**ACTIVITY**
Could you copy every line in the listing below that has the word "base"?

**SUPPLIED DATA**
==> config.mk <==
export PLATFORM = sky130hd
export DESIGN_NAME = ft_sensor_gravity_compensation_unit
export DESIGN_NICKNAME = d
export VERILOG_FILES = /design/src/hw/rtl/ftgc_pkg.sv /design/src/hw/rtl/ft_sensor_gravity_compensation_unit.sv /design/src/hw/rtl/ftgc_mac.sv
export SDC_FILE = /design/constraint.sdc
export NUM_CORES = 2
export LEC_CHECK = 0
export BUFFER_PORTS_ARGS = -buffer_cell sky130_fd_sc_hd__buf_2
export CAP_MARGIN = 25
export CORE_UTILIZATION = 45
export CTS_CLUSTER_SIZE = 8
export DETAILED_ROUTE_END_ITERATION = 10
export HOLD_SLACK_MARGIN = 0.05
export PLACE_DENSITY = 0.72
export SLEW_MARGIN = 20
export SYNTH_ARGS = -nofsm -noshare
export SYNTH_HDL_FRONTEND = slang
export SYNTH_SLANG_ARGS = --single-unit
==> constraint.sdc <==
create_clock -name clock -period 23.2 [get_ports clock]
set_clock_uncertainty 0.05 [all_clocks]
set_input_delay 2.32 -clock clock [delete_from_list [all_inputs] [get_ports clock]]
set_output_delay 2.32 -clock clock [all_outputs]
set_load 0.01 [all_outputs]
==> src/hw/rtl/ftgc_pkg.sv <==
// Types, constants and register codes of the gravity compensation block.
package ftgc_pkg;

   // Default width of the stored offsets and of the saturation point.
   localparam int DATA_WIDTH_DEF = 32;

   // Field widths.
   localparam int DIR_W  = 16;
   localparam int MEAS_W = 32;
   localparam int MASS_W = 24;
   localparam int CENT_W = 19;

   // Register port.
   localparam int CSR_IDX_W  = 2;
   localparam int CSR_DATA_W = 24;
   localparam logic [CSR_IDX_W-1:0] REG_PAYLOAD_MASS = 2'd0;
   localparam logic [CSR_IDX_W-1:0] REG_CENTROID_X   = 2'd1;
   localparam logic [CSR_IDX_W-1:0] REG_CENTROID_Y   = 2'd2;
   localparam logic [CSR_IDX_W-1:0] REG_CENTROID_Z   = 2'd3;

   // Shared multiplier and accumulator widths.
   localparam int OPA_W  = 30;
   localparam int OPB_W  = 22;
   localparam int PROD_W = OPA_W + OPB_W;
   localparam int ACC_W  = 64;

   // Cross product width, and the split of it into a high and a low part.
   localparam int C_W  = 36;
   localparam int CL_W = 18;

   // Width of a predicted force or torque.
   localparam int PRED_W = 34;

   // Rounding shifts of the weight, the force and the torque.
   localparam int W_SHIFT = 16;
   localparam int F_SHIFT = 14;
   localparam int T_SHIFT = 30;
   localparam logic signed [ACC_W-1:0] RND_W = ACC_W'(1) <<< (W_SHIFT - 1);
   localparam logic signed [ACC_W-1:0] RND_F = ACC_W'(1) <<< (F_SHIFT - 1);
   localparam logic signed [ACC_W-1:0] RND_T = ACC_W'(1) <<< (T_SHIFT - 1);

   // Gravity in Q.16 metres per second squared.
   localparam logic signed [OPB_W-1:0] G_Q16 = -22'sd642689;

   // Sequencer.
   localparam int STEP_W = 5;
   localparam logic [STEP_W-1:0] LAST_STEP = 5'd16;

   // Accumulator control for the product of the previous cycle.
   typedef struct packed {
      logic acc_en;
      logic acc_clr;
      logic acc_sub;
      logic acc_shl;
   } mac_ctl_type;

   // One input word.
   typedef struct packed {
      logic                     pose_valid;
      logic signed [DIR_W-1:0]  down_dir_x;
      logic signed [DIR_W-1:0]  down_dir_y;
      logic signed [DIR_W-1:0]  down_dir_z;
      logic signed [MEAS_W-1:0] meas_force_x;
      logic signed [MEAS_W-1:0] meas_force_y;
      logic signed [MEAS_W-1:0] meas_force_z;
      logic signed [MEAS_W-1:0] meas_torque_x;
      logic signed [MEAS_W-1:0] meas_torque_y;
      logic signed [MEAS_W-1:0] meas_torque_z;
   } req_type;

   // One result word.
   typedef struct packed {
      logic signed [MEAS_W-1:0] comp_force_x;
      logic signed [MEAS_W-1:0] comp_force_y;
      logic signed [MEAS_W-1:0] comp_force_z;
      logic signed [MEAS_W-1:0] comp_torque_x;
      logic signed [MEAS_W-1:0] comp_torque_y;
      logic signed [MEAS_W-1:0] comp_torque_z;
   } rsp_type;

endpackage

==> src/hw/rtl/ft_sensor_gravity_compensation_unit.sv <==
// A word with a valid pose passes through the run state, the capture state for the first such word, and the
// result state into the output register; words without a pose go at one per cycle and give no result.
// The run state passes sixteen products in turn through one 30 x 22 bit multiplier; req_ready is low until idle.
// A finished result waits in the output register while the next word is taken and worked on.
// Reset is synchronous: it clears the registers, the offset capture flag and the result valid.
module ft_sensor_gravity_compensation_unit #(
   parameter int DATA_WIDTH = ftgc_pkg::DATA_WIDTH_DEF
) (
   input  logic                                clock,
   input  logic                                reset,
   input  logic                                req_valid,
   output logic                                req_ready,
   input  ftgc_pkg::req_type                   req_data,
   output logic                                rsp_valid,
   input  logic                                rsp_ready,
   output ftgc_pkg::rsp_type                   rsp_data,
   input  logic                                csr_we,
   input  logic [ftgc_pkg::CSR_IDX_W-1:0]      csr_index,
   input  logic [ftgc_pkg::CSR_DATA_W-1:0]     csr_wdata
);

   localparam int SUM_W = ((DATA_WIDTH > ftgc_pkg::PRED_W) ? DATA_WIDTH : ftgc_pkg::PRED_W) + 2;
   localparam logic signed [SUM_W-1:0] SAT_HI =
      {{(SUM_W-DATA_WIDTH+1){1'b0}}, {(DATA_WIDTH-1){1'b1}}};
   localparam logic signed [SUM_W-1:0] SAT_LO =
      {{(SUM_W-DATA_WIDTH+1){1'b1}}, {(DATA_WIDTH-1){1'b0}}};

   typedef enum logic [1:0] {
      S_IDLE,
      S_RUN,
      S_CAPTURE,
      S_RESULT
   } state_type;

   typedef enum logic [2:0] {
      D_NONE,
      D_W,
      D_C,
      D_PF,
      D_PT
   } dest_type;

   // Measured minus offset minus prediction, saturated to the offset width.
   function automatic logic signed [DATA_WIDTH-1:0] lane_sat(
      input logic signed [ftgc_pkg::MEAS_W-1:0] meas,
      input logic signed [DATA_WIDTH-1:0]       off,
      input logic signed [ftgc_pkg::PRED_W-1:0] pred
   );
      logic signed [SUM_W-1:0] s;
      s = SUM_W'(meas) - SUM_W'(off) - SUM_W'(pred);
      if (s > SAT_HI) begin
         lane_sat = SAT_HI[DATA_WIDTH-1:0];
      end else if (s < SAT_LO) begin
         lane_sat = SAT_LO[DATA_WIDTH-1:0];
      end else begin
         lane_sat = s[DATA_WIDTH-1:0];
      end
   endfunction

   // The low 32 bits of a saturated value, sign extended where it is narrower.
   function automatic logic signed [ftgc_pkg::MEAS_W-1:0] to_field(
      input logic signed [DATA_WIDTH-1:0] v
   );
      logic signed [SUM_W-1:0] t;
      t = SUM_W'(v);
      to_field = t[ftgc_pkg::MEAS_W-1:0];
   endfunction

   state_type                               state_ff;
   logic [ftgc_pkg::STEP_W-1:0]             step_ff;
   logic                                    captured_ff;
   ftgc_pkg::req_type                       item_ff;
   logic [ftgc_pkg::MASS_W-1:0]             mass_ff;
   logic signed [ftgc_pkg::CENT_W-1:0]      cx_ff;
   logic signed [ftgc_pkg::CENT_W-1:0]      cy_ff;
   logic signed [ftgc_pkg::CENT_W-1:0]      cz_ff;
   logic signed [ftgc_pkg::OPA_W-1:0]       w_ff;
   logic signed [ftgc_pkg::C_W-1:0]         c_ff [3];
   logic signed [ftgc_pkg::PRED_W-1:0]      pf_ff [3];
   logic signed [ftgc_pkg::PRED_W-1:0]      pt_ff [3];
   logic signed [DATA_WIDTH-1:0]            off_f_ff [3];
   logic signed [DATA_WIDTH-1:0]            off_t_ff [3];
   logic                                    rsp_valid_ff;
   ftgc_pkg::rsp_type                       rsp_data_ff;

   logic signed [ftgc_pkg::OPA_W-1:0]       op_a;
   logic signed [ftgc_pkg::OPB_W-1:0]       op_b;
   ftgc_pkg::mac_ctl_type                   mac_ctl;
   ftgc_pkg::mac_ctl_type                   mac_ctl_run;
   dest_type                                dest;
   logic [1:0]                              dest_idx;
   logic signed [ftgc_pkg::ACC_W-1:0]       acc_next;
   logic signed [ftgc_pkg::ACC_W-1:0]       w_sum;
   logic signed [ftgc_pkg::ACC_W-1:0]       pf_sum;
   logic signed [ftgc_pkg::ACC_W-1:0]       pt_sum;
   logic signed [ftgc_pkg::OPA_W-1:0]       w_in;
   logic signed [ftgc_pkg::PRED_W-1:0]      pf_in;
   logic signed [ftgc_pkg::PRED_W-1:0]      pt_in;
   logic signed [ftgc_pkg::MEAS_W-1:0]      mf [3];
   logic signed [ftgc_pkg::MEAS_W-1:0]      mt [3];
   logic signed [DATA_WIDTH-1:0]            off_f_in [3];
   logic signed [DATA_WIDTH-1:0]            off_t_in [3];
   logic signed [DATA_WIDTH-1:0]            res_f [3];
   logic signed [DATA_WIDTH-1:0]            res_t [3];
   ftgc_pkg::rsp_type                       rsp_in;

   assign req_ready = (state_ff == S_IDLE);
   assign rsp_valid = rsp_valid_ff;
   assign rsp_data  = rsp_data_ff;

   // Schedule of the shared unit: operands issued this step, and what to do with the
   // product issued the step before.
   always_comb begin
      op_a     = '0;
      op_b     = '0;
      mac_ctl  = '0;
      dest     = D_NONE;
      dest_idx = 2'd0;
      case (step_ff)
         5'd0: begin
            op_a = ftgc_pkg::OPA_W'(mass_ff);
            op_b = ftgc_pkg::G_Q16;
         end
         5'd1: begin
            op_a    = ftgc_pkg::OPA_W'(cy_ff);
            op_b    = ftgc_pkg::OPB_W'(item_ff.down_dir_z);
            mac_ctl = '{acc_en: 1'b1, acc_clr: 1'b1, acc_sub: 1'b0, acc_shl: 1'b0};
            dest    = D_W;
         end
         5'd2: begin
            op_a    = ftgc_pkg::OPA_W'(cz_ff);
            op_b    = ftgc_pkg::OPB_W'(item_ff.down_dir_y);
            mac_ctl = '{acc_en: 1'b1, acc_clr: 1'b1, acc_sub: 1'b0, acc_shl: 1'b0};
         end
         5'd3: begin
            op_a     = ftgc_pkg::OPA_W'(cz_ff);
            op_b     = ftgc_pkg::OPB_W'(item_ff.down_dir_x);
            mac_ctl  = '{acc_en: 1'b1, acc_clr: 1'b0, acc_sub: 1'b1, acc_shl: 1'b0};
            dest     = D_C;
            dest_idx = 2'd0;
         end
         5'd4: begin
            op_a    = ftgc_pkg::OPA_W'(cx_ff);
            op_b    = ftgc_pkg::OPB_W'(item_ff.down_dir_z);
            mac_ctl = '{acc_en: 1'b1, acc_clr: 1'b1, acc_sub: 1'b0, acc_shl: 1'b0};
         end
         5'd5: begin
            op_a     = ftgc_pkg::OPA_W'(cx_ff);
            op_b     = ftgc_pkg::OPB_W'(item_ff.down_dir_y);
            mac_ctl  = '{acc_en: 1'b1, acc_clr: 1'b0, acc_sub: 1'b1, acc_shl: 1'b0};
            dest     = D_C;
            dest_idx = 2'd1;
         end
         5'd6: begin
            op_a    = ftgc_pkg::OPA_W'(cy_ff);
            op_b    = ftgc_pkg::OPB_W'(item_ff.down_dir_x);
            mac_ctl = '{acc_en: 1'b1, acc_clr: 1'b1, acc_sub: 1'b0, acc_shl: 1'b0};
         end
         5'd7: begin
            op_a     = w_ff;
            op_b     = ftgc_pkg::OPB_W'(item_ff.down_dir_x);
            mac_ctl  = '{acc_en: 1'b1, acc_clr: 1'b0, acc_sub: 1'b1, acc_shl: 1'b0};
            dest     = D_C;
            dest_idx = 2'd2;
         end
         5'd8: begin
            op_a     = w_ff;
            op_b     = ftgc_pkg::OPB_W'(item_ff.down_dir_y);
            mac_ctl  = '{acc_en: 1'b1, acc_clr: 1'b1, acc_sub: 1'b0, acc_shl: 1'b0};
            dest     = D_PF;
            dest_idx = 2'd0;
         end
         5'd9: begin
            op_a     = w_ff;
            op_b     = ftgc_pkg::OPB_W'(item_ff.down_dir_z);
            mac_ctl  = '{acc_en: 1'b1, acc_clr: 1'b1, acc_sub: 1'b0, acc_shl: 1'b0};
            dest     = D_PF;
            dest_idx = 2'd1;
         end
         5'd10: begin
            op_a     = w_ff;
            op_b     = ftgc_pkg::OPB_W'(signed'(c_ff[0][ftgc_pkg::C_W-1:ftgc_pkg::CL_W]));
            mac_ctl  = '{acc_en: 1'b1, acc_clr: 1'b1, acc_sub: 1'b0, acc_shl: 1'b0};
            dest     = D_PF;
            dest_idx = 2'd2;
         end
         5'd11: begin
            op_a    = w_ff;
            op_b    = ftgc_pkg::OPB_W'({1'b0, c_ff[0][ftgc_pkg::CL_W-1:0]});
            mac_ctl = '{acc_en: 1'b1, acc_clr: 1'b1, acc_sub: 1'b0, acc_shl: 1'b1};
         end
         5'd12: begin
            op_a     = w_ff;
            op_b     = ftgc_pkg::OPB_W'(signed'(c_ff[1][ftgc_pkg::C_W-1:ftgc_pkg::CL_W]));
            mac_ctl  = '{acc_en: 1'b1, acc_clr: 1'b0, acc_sub: 1'b0, acc_shl: 1'b0};
            dest     = D_PT;
            dest_idx = 2'd0;
         end
         5'd13: begin
            op_a    = w_ff;
            op_b    = ftgc_pkg::OPB_W'({1'b0, c_ff[1][ftgc_pkg::CL_W-1:0]});
            mac_ctl = '{acc_en: 1'b1, acc_clr: 1'b1, acc_sub: 1'b0, acc_shl: 1'b1};
         end
         5'd14: begin
            op_a     = w_ff;
            op_b     = ftgc_pkg::OPB_W'(signed'(c_ff[2][ftgc_pkg::C_W-1:ftgc_pkg::CL_W]));
            mac_ctl  = '{acc_en: 1'b1, acc_clr: 1'b0, acc_sub: 1'b0, acc_shl: 1'b0};
            dest     = D_PT;
            dest_idx = 2'd1;
         end
         5'd15: begin
            op_a    = w_ff;
            op_b    = ftgc_pkg::OPB_W'({1'b0, c_ff[2][ftgc_pkg::CL_W-1:0]});
            mac_ctl = '{acc_en: 1'b1, acc_clr: 1'b1, acc_sub: 1'b0, acc_shl: 1'b1};
         end
         5'd16: begin
            mac_ctl  = '{acc_en: 1'b1, acc_clr: 1'b0, acc_sub: 1'b0, acc_shl: 1'b0};
            dest     = D_PT;
            dest_idx = 2'd2;
         end
         default: begin
            dest = D_NONE;
         end
      endcase
   end

   // The accumulator only moves while a word is being worked on.
   assign mac_ctl_run = (state_ff == S_RUN) ? mac_ctl : '0;

   ftgc_mac u_mac (
      .clock    (clock),
      .op_a     (op_a),
      .op_b     (op_b),
      .ctl      (mac_ctl_run),
      .acc_next (acc_next)
   );

   // Round half up of the accumulator for the weight, the forces and the torques.
   always_comb begin
      w_sum  = (acc_next + ftgc_pkg::RND_W) >>> ftgc_pkg::W_SHIFT;
      pf_sum = (acc_next + ftgc_pkg::RND_F) >>> ftgc_pkg::F_SHIFT;
      pt_sum = (acc_next + ftgc_pkg::RND_T) >>> ftgc_pkg::T_SHIFT;
      w_in   = w_sum[ftgc_pkg::OPA_W-1:0];
      pf_in  = pf_sum[ftgc_pkg::PRED_W-1:0];
      pt_in  = pt_sum[ftgc_pkg::PRED_W-1:0];
   end

   // Offset capture and result lanes, one for each force and torque axis.
   always_comb begin
      mf[0] = item_ff.meas_force_x;
      mf[1] = item_ff.meas_force_y;
      mf[2] = item_ff.meas_force_z;
      mt[0] = item_ff.meas_torque_x;
      mt[1] = item_ff.meas_torque_y;
      mt[2] = item_ff.meas_torque_z;
      for (int i = 0; i < 3; i++) begin
         off_f_in[i] = lane_sat(mf[i], '0, pf_ff[i]);
         off_t_in[i] = lane_sat(mt[i], '0, pt_ff[i]);
         res_f[i]    = lane_sat(mf[i], off_f_ff[i], pf_ff[i]);
         res_t[i]    = lane_sat(mt[i], off_t_ff[i], pt_ff[i]);
      end
      rsp_in.comp_force_x  = to_field(res_f[0]);
      rsp_in.comp_force_y  = to_field(res_f[1]);
      rsp_in.comp_force_z  = to_field(res_f[2]);
      rsp_in.comp_torque_x = to_field(res_t[0]);
      rsp_in.comp_torque_y = to_field(res_t[1]);
      rsp_in.comp_torque_z = to_field(res_t[2]);
   end

   // Sequencer, registers, working values and the output register.
   always_ff @(posedge clock) begin
      if (reset) begin
         state_ff     <= S_IDLE;
         step_ff      <= '0;
         captured_ff  <= 1'b0;
         rsp_valid_ff <= 1'b0;
         mass_ff      <= '0;
         cx_ff        <= '0;
         cy_ff        <= '0;
         cz_ff        <= '0;
      end else begin
         if (csr_we) begin
            case (csr_index)
               ftgc_pkg::REG_PAYLOAD_MASS: mass_ff <= csr_wdata;
               ftgc_pkg::REG_CENTROID_X:   cx_ff   <= csr_wdata[ftgc_pkg::CENT_W-1:0];
               ftgc_pkg::REG_CENTROID_Y:   cy_ff   <= csr_wdata[ftgc_pkg::CENT_W-1:0];
               ftgc_pkg::REG_CENTROID_Z:   cz_ff   <= csr_wdata[ftgc_pkg::CENT_W-1:0];
               default: begin
               end
            endcase
         end

         // The result state refills the output register itself when the old word leaves.
         if (rsp_valid_ff && rsp_ready && (state_ff != S_RESULT)) begin
            rsp_valid_ff <= 1'b0;
         end

         case (state_ff)
            S_IDLE: begin
               if (req_valid) begin
                  item_ff <= req_data;
                  step_ff <= '0;
                  if (req_data.pose_valid) begin
                     state_ff <= S_RUN;
                  end
               end
            end
            S_RUN: begin
               step_ff <= step_ff + 1'b1;
               case (dest)
                  D_W:     w_ff <= w_in;
                  D_C:     c_ff[dest_idx] <= acc_next[ftgc_pkg::C_W-1:0];
                  D_PF:    pf_ff[dest_idx] <= pf_in;
                  D_PT:    pt_ff[dest_idx] <= pt_in;
                  default: begin
                  end
               endcase
               if (step_ff == ftgc_pkg::LAST_STEP) begin
                  state_ff <= captured_ff ? S_RESULT : S_CAPTURE;
               end
            end
            S_CAPTURE: begin
               off_f_ff    <= off_f_in;
               off_t_ff    <= off_t_in;
               captured_ff <= 1'b1;
               state_ff    <= S_RESULT;
            end
            S_RESULT: begin
               if (!rsp_valid_ff || rsp_ready) begin
                  rsp_data_ff  <= rsp_in;
                  rsp_valid_ff <= 1'b1;
                  state_ff     <= S_IDLE;
               end
            end
            default: begin
               state_ff <= S_IDLE;
            end
         endcase
      end
   end

endmodule

==> src/hw/rtl/ftgc_mac.sv <==
// Shared signed multiplier with a registered product and an accumulator.
module ftgc_mac (
   input  logic                                   clock,
   input  logic signed [ftgc_pkg::OPA_W-1:0]      op_a,
   input  logic signed [ftgc_pkg::OPB_W-1:0]      op_b,
   input  ftgc_pkg::mac_ctl_type                  ctl,
   output logic signed [ftgc_pkg::ACC_W-1:0]      acc_next
);

   logic signed [ftgc_pkg::PROD_W-1:0] prod_ff;
   logic signed [ftgc_pkg::ACC_W-1:0]  acc_ff;
   logic signed [ftgc_pkg::ACC_W-1:0]  prod_ext;
   logic signed [ftgc_pkg::ACC_W-1:0]  addend;
   logic signed [ftgc_pkg::ACC_W-1:0]  base;

   // The product of the previous cycle, optionally moved up by the low-part width.
   always_comb begin
      prod_ext = ftgc_pkg::ACC_W'(prod_ff);
      addend   = ctl.acc_shl ? (prod_ext <<< ftgc_pkg::CL_W) : prod_ext;
      base     = ctl.acc_clr ? '0 : acc_ff;
      acc_next = ctl.acc_sub ? (base - addend) : (base + addend);
   end

   // Multiply every cycle; the accumulator only moves when told to.
   always_ff @(posedge clock) begin
      prod_ff <= op_a * op_b;
      if (ctl.acc_en) begin
         acc_ff <= acc_next;
      end
   end

endmodule

==> results.sh <==
export IMPL_outcome="complete, no violations"
export IMPL_yosysUniqueCellTypes=99
export IMPL_finalPower_mw=12.8
export IMPL_synth_commonest_cells="1,326 x inv_1, 1,030 x edfxtp_1, 974 x nand2_1"
export IMPL_critPathMaxStageDelay_ps=880
export IMPL_rr_startpoint="step_ff[2]"
export IMPL_grt_max_degree=129
export IMPL_synth_async_reset_ratio=0
export IMPL_cp_top_family="adder cells"
export IMPL_drive_gt1_frac=0.0920
export IMPL_synth_nets=11535
export IMPL_yosysMostFrequentCell="inv_1"
export IMPL_finalCritPeriodShare=0.467
export IMPL_timing_rr_end="u_mac.prod_ff[51]"
export IMPL_grt_pass1_wl_mm=455
export IMPL_cts_tree="done"
export IMPL_startpoint_type="register"
export IMPL_cp_end_kind="register"
export IMPL_rows=170
export IMPL_setup_ws_ps=12370
export IMPL_die_area_sq_mm=0.218
export IMPL_clkLatencyLatePin_ps=850
export IMPL_cp_common_cell="fa_1"
export IMPL_ctsHtreeMaxLevel=4
export IMPL_relSlewSlack=0.158
export IMPL_drt_first_iter_violations=8208
export IMPL_path_class="register to register"
export IMPL_place_gp_congestion=0.982
export IMPL_endpoint="u_mac.prod_ff[51]"
export IMPL_fmax_mhz=92.3
export IMPL_root_buffer="clkbuf_16"
export IMPL_hold_viol=0
export IMPL_grt_pass1_vias=76123
export IMPL_crit_path_top_delay_cell="dfxtp_1"
export IMPL_maxSlewViolCount=0
export IMPL_hpwl_mm=234
export IMPL_worstSetupPathDepth=32
export IMPL_regToRegSetupSlack_ps=12370
export IMPL_rsz0062_at_grt="false"
export IMPL_synth_seq_area_share=0.347
export IMPL_numCtsBuffers=168
export IMPL_setup_violations=0
export IMPL_synth_seq_cells=1172
export IMPL_cts_repair_resized=0
export IMPL_pwr_density_cell_mw_per_mm2=118
export IMPL_crit_arrival_ps=11500
export IMPL_finalCriticalPeriod_ps=10830
export IMPL_pre_cts_ws_ps=12510
export IMPL_start_util=0.453
export IMPL_clk_pin_slew_worst_paths_ps=50
export IMPL_top_usage_layer="met2"
export IMPL_rr_worst_depth=32
export IMPL_synthTopCellsByArea="edfxtp_1 32%, fa_1 18%, ha_1 8.4%, inv_1 5.1%, nand2_1 3.8%"
export IMPL_leakage_nw=47.0
export IMPL_ant_nets=0
export IMPL_die_h_um=467
export IMPL_pin_count=466
export IMPL_drc_errors=0
export IMPL_clock_path_buffers=3
export IMPL_avgViaCountPerCell=5.81
export IMPL_drtPass1Iterations=8
export IMPL_syn_area_sq_mm=0.0974
export IMPL_crit_start="step_ff[2]"
export IMPL_fp_coreArea_sq_mm=0.215
export IMPL_numPortBuffers=465
export IMPL_final_setup_tns_ps=0
export IMPL_synth_edf_count=1030
export IMPL_synth_top_area_cell="edfxtp_1"
export IMPL_path_buf_inv=6
export IMPL_yosys_warnings=0
export IMPL_whs_path_depth=2
export IMPL_track_usage=0.274
export IMPL_vias=76072
export IMPL_maxCapViolCount=0
export IMPL_antenna_found_initial=20
export IMPL_wire_per_inst_um=23.2
export IMPL_nFillCells=19274
export IMPL_netlist_instances=9744
export IMPL_postCtsSetupBuffers=0
export IMPL_cp_max_fo=25
export IMPL_met3_usage=0.0571
export IMPL_syn_avg_cell_area_sq_um=10.0
export IMPL_met1_usage=0.373
export IMPL_synth_ff_type="edfxtp_1"
export IMPL_hold_class="register to register"
export IMPL_layout_nets=11981
export IMPL_die_w_um=467
export IMPL_ctsHoldBuffers=0
export IMPL_overflow=0
export IMPL_wl_mm=304
export IMPL_synth_top_area_frac=0.317
export IMPL_worstPathRequired_ps=23870
export IMPL_vdd_drop_max_mv=0.128
export IMPL_cts_sinks=1172
export IMPL_syn_to_final_growth_pct=11.4
export IMPL_worst_pin_slew_ps=1260
export IMPL_met2_usage=0.428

**EXERCISE SOLUTION**
   logic signed [ftgc_pkg::ACC_W-1:0]  base;
      base     = ctl.acc_clr ? '0 : acc_ff;
      acc_next = ctl.acc_sub ? (base - addend) : (base + addend);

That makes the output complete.